Basics
Expressions, bindings, and fundamental syntax.
Everything is an Expression
This is probably the single most important thing to internalize about Loon: there are no statements. Every construct produces a value. if returns a value. let returns a value. A block of expressions returns the last one. Once this clicks, you start writing code differently. You stop thinking in terms of "do this, then do that" and start thinking in terms of "this evaluates to that."
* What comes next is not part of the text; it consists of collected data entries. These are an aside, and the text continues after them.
File: src/rtl/serial_subtractor_pkg.sv
// Shared definitions for the bit-serial subtractor: FSM state encoding and default width.
package serial_subtractor_pkg;

  localparam int DEFAULT_WIDTH = 8;

  typedef enum logic [1:0] {
    IDLE  = 2'd0,
    SHIFT = 2'd1,
    DONE  = 2'd2
  } state_e;

endpackage

File: src/rtl/full_subtractor.sv
// One-bit full subtractor: x - y - b_in, producing a difference bit and a borrow-out.
module full_subtractor (
  input  logic x,
  input  logic y,
  input  logic b_in,
  output logic diff,
  output logic b_out
);

  assign diff  = x ^ y ^ b_in;
  assign b_out = (~x & y) | (~(x ^ y) & b_in);

endmodule

File: src/rtl/serial_subtractor.sv
// Bit-serial subtractor: accepts a, b, b_in, then walks the operands LSB first through a
// single full subtractor, one bit per clock, and presents diff/b_out until consumed.
module serial_subtractor
  import serial_subtractor_pkg::*;
#(
  parameter int WIDTH = DEFAULT_WIDTH
) (
  input  logic             clk,
  input  logic             rst,
  input  logic             in_valid,
  output logic             in_ready,
  input  logic [WIDTH-1:0] a,
  input  logic [WIDTH-1:0] b,
  input  logic             b_in,
  output logic             out_valid,
  input  logic             out_ready,
  output logic [WIDTH-1:0] diff,
  output logic             b_out,
  output logic             busy
);

  // Counter must hold WIDTH itself after the last increment, so it never wraps.
  localparam int               CNT_W    = $clog2(WIDTH + 1);
  localparam logic [CNT_W-1:0] LAST_BIT = CNT_W'(WIDTH - 1);

  state_e           state_q, state_d;
  logic [WIDTH-1:0] a_q, a_d, b_q, b_d, res_q, res_d;
  logic [CNT_W-1:0] cnt_q, cnt_d;
  logic             br_q, br_d;
  logic             out_valid_q, out_valid_d;
  logic             in_ready_q, in_ready_d;
  logic             busy_q, busy_d;
  logic             b_out_q, b_out_d;
  logic             bit_diff, bit_borrow;

  full_subtractor u_fs (
    .x     (a_q[0]),
    .y     (b_q[0]),
    .b_in  (br_q),
    .diff  (bit_diff),
    .b_out (bit_borrow)
  );

  always_comb begin
    state_d     = state_q;
    a_d         = a_q;
    b_d         = b_q;
    res_d       = res_q;
    cnt_d       = cnt_q;
    br_d        = br_q;
    out_valid_d = out_valid_q;
    in_ready_d  = in_ready_q;
    busy_d      = busy_q;
    b_out_d     = b_out_q;
    unique case (state_q)
      IDLE: begin
        if (in_valid && in_ready_q) begin
          a_d        = a;
          b_d        = b;
          br_d       = b_in;
          cnt_d      = '0;
          state_d    = SHIFT;
          in_ready_d = 1'b0;
          busy_d     = 1'b1;
        end
      end
      SHIFT: begin
        a_d              = a_q >> 1;
        b_d              = b_q >> 1;
        res_d            = res_q >> 1;
        res_d[WIDTH-1]   = bit_diff;
        br_d             = bit_borrow;
        cnt_d            = cnt_q + CNT_W'(1);
        if (cnt_q == LAST_BIT) begin
          state_d     = DONE;
          out_valid_d = 1'b1;
          b_out_d     = bit_borrow;
        end
      end
      DONE: begin
        if (out_ready) begin
          state_d     = IDLE;
          out_valid_d = 1'b0;
          busy_d      = 1'b0;
          in_ready_d  = 1'b1;
        end
      end
      default: state_d = IDLE;
    endcase
  end

  always_ff @(posedge clk) begin
    if (rst) begin
      state_q     <= IDLE;
      res_q       <= '0;
      cnt_q       <= '0;
      br_q        <= 1'b0;
      out_valid_q <= 1'b0;
      in_ready_q  <= 1'b1;
      busy_q      <= 1'b0;
      b_out_q     <= 1'b0;
    end else begin
      state_q     <= state_d;
      res_q       <= res_d;
      cnt_q       <= cnt_d;
      br_q        <= br_d;
      out_valid_q <= out_valid_d;
      in_ready_q  <= in_ready_d;
      busy_q      <= busy_d;
      b_out_q     <= b_out_d;
    end
  end

  // Operand shift registers are pure data; a stale value is harmless once IDLE.
  always_ff @(posedge clk) begin
    a_q <= a_d;
    b_q <= b_d;
  end

  assign in_ready  = in_ready_q;
  assign out_valid = out_valid_q;
  assign busy      = busy_q;
  assign diff      = res_q;
  assign b_out     = b_out_q;

endmodule

File: config.mk
export PLATFORM = sky130hd
export DESIGN_NAME = serial_subtractor
export DESIGN_NICKNAME = d
export VERILOG_FILES = /design/src/rtl/serial_subtractor_pkg.sv /design/src/rtl/full_subtractor.sv /design/src/rtl/serial_subtractor.sv
export SDC_FILE = /design/constraint.sdc
export NUM_CORES = 1
export LEC_CHECK = 0
export ABC_AREA = 1
export BUFFER_PORTS_ARGS = -buffer_cell sky130_fd_sc_hd__buf_2
export CAP_MARGIN = 10
export CELL_PAD_IN_SITES_DETAIL_PLACEMENT = 0
export CELL_PAD_IN_SITES_GLOBAL_PLACEMENT = 2
export CORE_MARGIN = 2
export CORE_UTILIZATION = 33
export CTS_CLUSTER_DIAMETER = 150
export DETAILED_ROUTE_END_ITERATION = 7
export PLACE_DENSITY = 0.87
export SLEW_MARGIN = 40
export SYNTH_ARGS = -nofsm -noshare
export SYNTH_HDL_FRONTEND = slang
export SYNTH_SLANG_ARGS = --single-unit
File: constraint.sdc
create_clock -name clk -period 3.2 [get_ports clk]
set_input_delay 0.16 -clock clk [delete_from_list [all_inputs] [get_ports clk]]
set_output_delay 0.16 -clock clk [all_outputs]
set_load 0.02 [all_outputs]
======== Word-level counts from Yosys, hierarchy flattened ========
Index checks and enable logic that the tools add are counted.
storage, ports and cells
  bits in registers ....................... 35
  bits of input ports ..................... 21
  output and inout port bits .............. 12
  word-level logic and storage cells ...... 54
cells by class
  $add $sub $neg .......................... 1
  eq/ne operators ......................... 6
  multiplexer cells ....................... 20
  bitwise logic cells ..................... 7
  reductions and logical operators ........ 10
operator list
  operator                                       number
  one-hot mux 8 bit (2 select lines)             2
  2-to-1 mux 8 bit                               2
  AND reduction 3 bit                            3
  one-hot mux 1 bit (2 select lines)             4
  one-hot mux 4 bit (2 select lines)             1
  2-to-1 mux 1 bit                               6
  2-to-1 mux 2 bit                               3
  inequality test 2 bit, second input constant   3
  one-hot mux 2 bit (3 select lines)             1
  nonzero test 2 bit                             3
  adder 4 x 1 -> 4 bit, second input constant    1
  == test 4 x 3 -> 1 bit, second input constant  1
  2-to-1 mux 4 bit                               1
  AND reduction 2 bit                            2
  bitwise AND 1 bit                              2
  == test 2 x 1 -> 1 bit, second input constant  1
  == test 2 bit, second input constant           1
  zero test 2 bit                                1
  inverter 1 bit                                 2
  XOR 1 bit                                      2
  logical AND 1 bit                              1
  bitwise OR 1 bit                               1

======== Longest topological paths before layout ========
Gate-level depths: netlist of the first run.
  depth in word-level cells ............... 5
  depth in mapped cells ................... 7
  depth with buffers taken out ............ 7

======== Modules after synthesis ========
Synthesis of the first run repeated with hierarchy kept, for this count alone.
unflattened totals
  cell total of the unflattened synthesis .. 171
  area, all modules ....................... 1473.9 um^2
by module, submodules not included
  module             instances  cells each  area an instance (um^2)  sequential area each (um^2)
  serial_subtractor  1          167         1442.6                   860.8
  full_subtractor    1          4           31.3                     0.0

======== Least setup slack after synthesis of the first run ========
OpenSTA, ideal clock, no wires.
  path type ............................... register to register
  from .................................... reg in_ready_q, in the netlist in_ready
  to ...................................... reg a_q[0] (enable)
  setup time .............................. 341 ps
  arrival ................................. 917 ps
  data required time ...................... 2859 ps
  path slack .............................. 1942 ps
  stages on the path, launching flop included .. 5
  path buffers ............................ 0
  period minus slack after synthesis ...... 1258 ps
  cells stage by stage .................... dfxtp_1 > nand2_1 > inv_1 > nand2_2 > nand2_2
between the ends
  word-level cells in the longest chain between the ends .. 3
RTL lines
  item                                    line                      text
  start, declared                         serial_subtractor.sv:31   logic in_ready_q, in_ready_d;
  start signal, assigned                  serial_subtractor.sv:108  in_ready_q <= in_ready_d;
  logical AND 1 bit                       serial_subtractor.sv:57   if (in_valid && in_ready_q) begin
  inequality test 2 bit (no source line)  n/a
  AND reduction 2 bit (no source line)    n/a
  end signal, assigned                    serial_subtractor.sv:116  a_q <= a_d;
  end, declared                           serial_subtractor.sv:27   logic [WIDTH-1:0] a_q, a_d, b_q, b_d, res_q, res_d;
No other way between the ends.
A chain may end at the register's enable or synchronous reset.

======== Worst setup path in the final report of the first run ========
  from .................................... reg state_q[1]
  to ...................................... reg a_q[6] (data pin)
between the ends
  word-level cells in the longest chain between the ends .. 2
  elaborated cells on any way between the ends .. 3
RTL lines
  item                                                              line                      text
  start, declared                                                   serial_subtractor.sv:26   state_e state_q, state_d;
  start signal, assigned                                            serial_subtractor.sv:103  state_q <= state_d;
  == test 2 x 1 -> 1 bit / zero test 2 bit (equally long branches)  serial_subtractor.sv:55   unique case (state_q)
  one-hot mux 8 bit (2 select lines) (*)                            serial_subtractor.sv:55
  via a_d[6]                                                        serial_subtractor.sv:27
Mark *: on every way through the listed nets, which the timed path passes. The rest lies on a longest branch.
--- src/rtl/div_seq.sv ---
// rtl/div_seq.sv - sequential signed sign-magnitude restoring divider
module div_seq
  import div_seq_pkg::*;
#(
  parameter int N = 4
) (
  input  logic      clk,
  input  logic      rst,
  div_seq_if.slave  bus
);

  localparam int CW = $clog2(N + 1);

  state_e         state_q, state_d;
  logic [N:0]     r_q, r_d;
  logic [N-1:0]   q_q, q_d;
  logic [N-1:0]   dvs_q, dvs_d;
  logic [N-1:0]   dvd_q, dvd_d;
  logic [CW-1:0]  cnt_q, cnt_d;
  logic           neg_quo_q, neg_quo_d;
  logic           neg_rem_q, neg_rem_d;
  logic           dz_pend_q, dz_pend_d;
  logic           ov_pend_q, ov_pend_d;
  logic [N-1:0]   quo_q, quo_d;
  logic [N-1:0]   rem_q, rem_d;
  logic           dz_q, dz_d;
  logic           ov_q, ov_d;
  logic           busy_q, busy_d;
  logic           done_q, done_d;

  logic [N:0]     r_step;
  logic [N-1:0]   q_step;

  div_restore_step #(.N(N)) u_step (
    .r_i (r_q),
    .q_i (q_q),
    .d_i (dvs_q),
    .r_o (r_step),
    .q_o (q_step)
  );

  // Next-state and datapath: accept in IDLE, iterate N steps in CALC, sign-fix in FIX.
  always_comb begin
    state_d   = state_q;
    r_d       = r_q;
    q_d       = q_q;
    dvs_d     = dvs_q;
    dvd_d     = dvd_q;
    cnt_d     = cnt_q;
    neg_quo_d = neg_quo_q;
    neg_rem_d = neg_rem_q;
    dz_pend_d = dz_pend_q;
    ov_pend_d = ov_pend_q;
    quo_d     = quo_q;
    rem_d     = rem_q;
    dz_d      = dz_q;
    ov_d      = ov_q;
    busy_d    = busy_q;
    done_d    = 1'b0;
    case (state_q)
      IDLE: begin
        if (bus.start) begin
          neg_quo_d = bus.dividend[N-1] ^ bus.divisor[N-1];
          neg_rem_d = bus.dividend[N-1];
          q_d       = N'(twos_abs(MAX_W'(bus.dividend), bus.dividend[N-1]));
          dvs_d     = N'(twos_abs(MAX_W'(bus.divisor), bus.divisor[N-1]));
          dvd_d     = bus.dividend;
          r_d       = '0;
          cnt_d     = CW'(N);
          dz_pend_d = (bus.divisor == '0);
          ov_pend_d = (bus.dividend == {1'b1, {(N-1){1'b0}}}) && (bus.divisor == {N{1'b1}});
          busy_d    = 1'b1;
          state_d   = CALC;
        end
      end
      CALC: begin
        r_d   = r_step;
        q_d   = q_step;
        cnt_d = cnt_q - CW'(1);
        if (cnt_q == CW'(1)) state_d = FIX;
      end
      FIX: begin
        if (dz_pend_q) begin
          quo_d = {N{1'b1}};
          rem_d = dvd_q;
        end else if (ov_pend_q) begin
          quo_d = {1'b1, {(N-1){1'b0}}};
          rem_d = '0;
        end else begin
          quo_d = neg_quo_q ? N'(twos_neg(MAX_W'(q_q))) : q_q;
          rem_d = neg_rem_q ? N'(twos_neg(MAX_W'(r_q[N-1:0]))) : r_q[N-1:0];
        end
        dz_d    = dz_pend_q;
        ov_d    = ov_pend_q & ~dz_pend_q;
        done_d  = 1'b1;
        busy_d  = 1'b0;
        state_d = IDLE;
      end
      default: state_d = IDLE;
    endcase
  end

  // State and all registered outputs; reset aborts any operation in flight.
  always_ff @(posedge clk or posedge rst) begin
    if (rst) begin
      state_q   <= IDLE;
      r_q       <= '0;
      q_q       <= '0;
      dvs_q     <= '0;
      dvd_q     <= '0;
      cnt_q     <= '0;
      neg_quo_q <= 1'b0;
      neg_rem_q <= 1'b0;
      dz_pend_q <= 1'b0;
      ov_pend_q <= 1'b0;
      quo_q     <= '0;
      rem_q     <= '0;
      dz_q      <= 1'b0;
      ov_q      <= 1'b0;
      busy_q    <= 1'b0;
      done_q    <= 1'b0;
    end else begin
      state_q   <= state_d;
      r_q       <= r_d;
      q_q       <= q_d;
      dvs_q     <= dvs_d;
      dvd_q     <= dvd_d;
      cnt_q     <= cnt_d;
      neg_quo_q <= neg_quo_d;
      neg_rem_q <= neg_rem_d;
      dz_pend_q <= dz_pend_d;
      ov_pend_q <= ov_pend_d;
      quo_q     <= quo_d;
      rem_q     <= rem_d;
      dz_q      <= dz_d;
      ov_q      <= ov_d;
      busy_q    <= busy_d;
      done_q    <= done_d;
    end
  end

  assign bus.busy      = busy_q;
  assign bus.done      = done_q;
  assign bus.quotient  = quo_q;
  assign bus.remainder = rem_q;
  assign bus.div_zero  = dz_q;
  assign bus.overflow  = ov_q;

endmodule
<file path="src/rtl/serial_cmp_pkg.sv">
// Shared types for the bit-serial magnitude comparator: FSM states and one-hot verdict codes.
// No logic; no latency.
// No flow control.
package serial_cmp_pkg;

    typedef enum logic [1:0] {
        S_IDLE,
        S_RUN,
        S_DONE
    } cmp_state_t;

    // Verdict bit order is {gt, eq, lt}.
    localparam logic [2:0] VERDICT_GT   = 3'b100;
    localparam logic [2:0] VERDICT_EQ   = 3'b010;
    localparam logic [2:0] VERDICT_LT   = 3'b001;
    localparam logic [2:0] VERDICT_NONE = 3'b000;

endpackage

</file>
<file path="src/rtl/bit_cmp_cell.sv">
// One-bit magnitude compare cell, driven by the MSBs of the operand shift registers.
// Purely combinational, zero latency.
// No flow control.
module bit_cmp_cell (
    input  logic a,
    input  logic b,
    output logic gt,
    output logic eq,
    output logic lt
);

    assign gt = a & ~b;
    assign eq = ~(a ^ b);
    assign lt = ~a & b;

endmodule

</file>
<file path="src/rtl/serial_mag_compare.sv">
// Bit-serial unsigned A vs B comparator, MSB first; SERIAL_MAG_COMPARE_EARLY_EXIT_EN stops at the first differing bit.
// Latency: W clocks from accept to out_valid (k+1 with early exit, k = MSB-based index of first difference).
// Backpressure: accepts only in IDLE; out_ready low holds DONE and the verdict indefinitely.
module serial_mag_compare
    import serial_cmp_pkg::*;
#(
    parameter int W = 8
) (
    input  logic         clk,
    input  logic         rst_n,
    input  logic         in_valid,
    output logic         in_ready,
    input  logic [W-1:0] a_in,
    input  logic [W-1:0] b_in,
    output logic         out_valid,
    input  logic         out_ready,
    output logic         a_gt_b,
    output logic         a_eq_b,
    output logic         a_lt_b
);

    localparam int CNT_W = $clog2(W + 1);

    cmp_state_t       state_q,   state_d;
    logic [W-1:0]     sh_a_q,    sh_a_d;
    logic [W-1:0]     sh_b_q,    sh_b_d;
    logic [CNT_W-1:0] cnt_q,     cnt_d;
    logic             decided_q, decided_d;
    logic             gt_q,      gt_d;
    logic             lt_q,      lt_d;
    logic [2:0]       verdict_q, verdict_d;

    logic cell_gt, cell_eq, cell_lt;
    logic first_diff;
    logic finish;

    bit_cmp_cell u_cell (
        .a  (sh_a_q[W-1]),
        .b  (sh_b_q[W-1]),
        .gt (cell_gt),
        .eq (cell_eq),
        .lt (cell_lt)
    );

    always_comb begin
        state_d    = state_q;
        sh_a_d     = sh_a_q;
        sh_b_d     = sh_b_q;
        cnt_d      = cnt_q;
        decided_d  = decided_q;
        gt_d       = gt_q;
        lt_d       = lt_q;
        verdict_d  = verdict_q;
        first_diff = !decided_q && !cell_eq;
        finish     = 1'b0;

        unique case (state_q)
            S_IDLE: begin
                if (in_valid) begin
                    state_d   = S_RUN;
                    sh_a_d    = a_in;
                    sh_b_d    = b_in;
                    cnt_d     = CNT_W'(W - 1);
                    decided_d = 1'b0;
                    gt_d      = 1'b0;
                    lt_d      = 1'b0;
                end
            end
            S_RUN: begin
                // Only the first differing bit decides; later bits just shift through.
                if (first_diff) begin
                    gt_d      = cell_gt;
                    lt_d      = cell_lt;
                    decided_d = 1'b1;
                end
                sh_a_d = sh_a_q << 1;
                sh_b_d = sh_b_q << 1;
`ifdef SERIAL_MAG_COMPARE_EARLY_EXIT_EN
                finish = (cnt_q == '0) || first_diff;
`else
                finish = (cnt_q == '0);
`endif
                cnt_d = finish ? '0 : cnt_q - CNT_W'(1);
                if (finish) begin
                    state_d   = S_DONE;
                    verdict_d = gt_d ? VERDICT_GT : (lt_d ? VERDICT_LT : VERDICT_EQ);
                end
            end
            S_DONE: begin
                if (out_ready) begin
                    state_d   = S_IDLE;
                    verdict_d = VERDICT_NONE;
                end
            end
            default: begin
                state_d = S_IDLE;
            end
        endcase
    end

    always_ff @(posedge clk or negedge rst_n) begin
        if (!rst_n) begin
            state_q   <= S_IDLE;
            sh_a_q    <= '0;
            sh_b_q    <= '0;
            cnt_q     <= '0;
            decided_q <= 1'b0;
            gt_q      <= 1'b0;
            lt_q      <= 1'b0;
            verdict_q <= VERDICT_NONE;
        end else begin
            state_q   <= state_d;
            sh_a_q    <= sh_a_d;
            sh_b_q    <= sh_b_d;
            cnt_q     <= cnt_d;
            decided_q <= decided_d;
            gt_q      <= gt_d;
            lt_q      <= lt_d;
            verdict_q <= verdict_d;
        end
    end

    assign in_ready  = (state_q == S_IDLE);
    assign out_valid = (state_q == S_DONE);
    assign a_gt_b    = verdict_q[2];
    assign a_eq_b    = verdict_q[1];
    assign a_lt_b    = verdict_q[0];

endmodule
</file>
<file path="config.mk">
export PLATFORM = sky130hd
export DESIGN_NAME = serial_mag_compare
export DESIGN_NICKNAME = d
export VERILOG_FILES = /design/src/rtl/serial_cmp_pkg.sv /design/src/rtl/bit_cmp_cell.sv /design/src/rtl/serial_mag_compare.sv
export SDC_FILE = /design/constraint.sdc
export NUM_CORES = 1
export LEC_CHECK = 0
export ABC_AREA = 1
export BUFFER_PORTS_ARGS = -buffer_cell sky130_fd_sc_hd__buf_2
export CORE_UTILIZATION = 51
export CTS_BUF_LIST = sky130_fd_sc_hd__clkbuf_2 sky130_fd_sc_hd__clkbuf_4 sky130_fd_sc_hd__clkbuf_8
export DETAILED_ROUTE_END_ITERATION = 10
export PLACE_DENSITY = 0.77
export SLEW_MARGIN = 30
export SYNTH_ARGS = -nofsm -noshare
export SYNTH_HDL_FRONTEND = slang
export SYNTH_SLANG_ARGS = --single-unit
</file>
<file path="constraint.sdc">
create_clock -name clk -period 1.19 [get_ports clk]
set_input_delay 0.238 -clock clk [delete_from_list [all_inputs] [get_ports clk]]
set_output_delay 0.238 -clock clk [all_outputs]
set_load 0.05 [all_outputs]
</file>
[let x [if true 1 2]] ; x = 1
[let y [do
[println "side effect"]
42]] ; y = 42In the second example, do runs both expressions in sequence but the whole block evaluates to 42, because that's the last expression. Side effects happen along the way, but the value flows through.
Bracket Syntax
Loon uses square brackets for all function calls. The first element is the function, and everything after it is an argument. That's it. There's no special syntax for operators, method calls, or macros. Everything follows the same shape: [function arg1 arg2]. This consistency is a deliberate tradeoff. It takes a few minutes to get used to, but it means you never have to wonder about precedence rules or where the parentheses go.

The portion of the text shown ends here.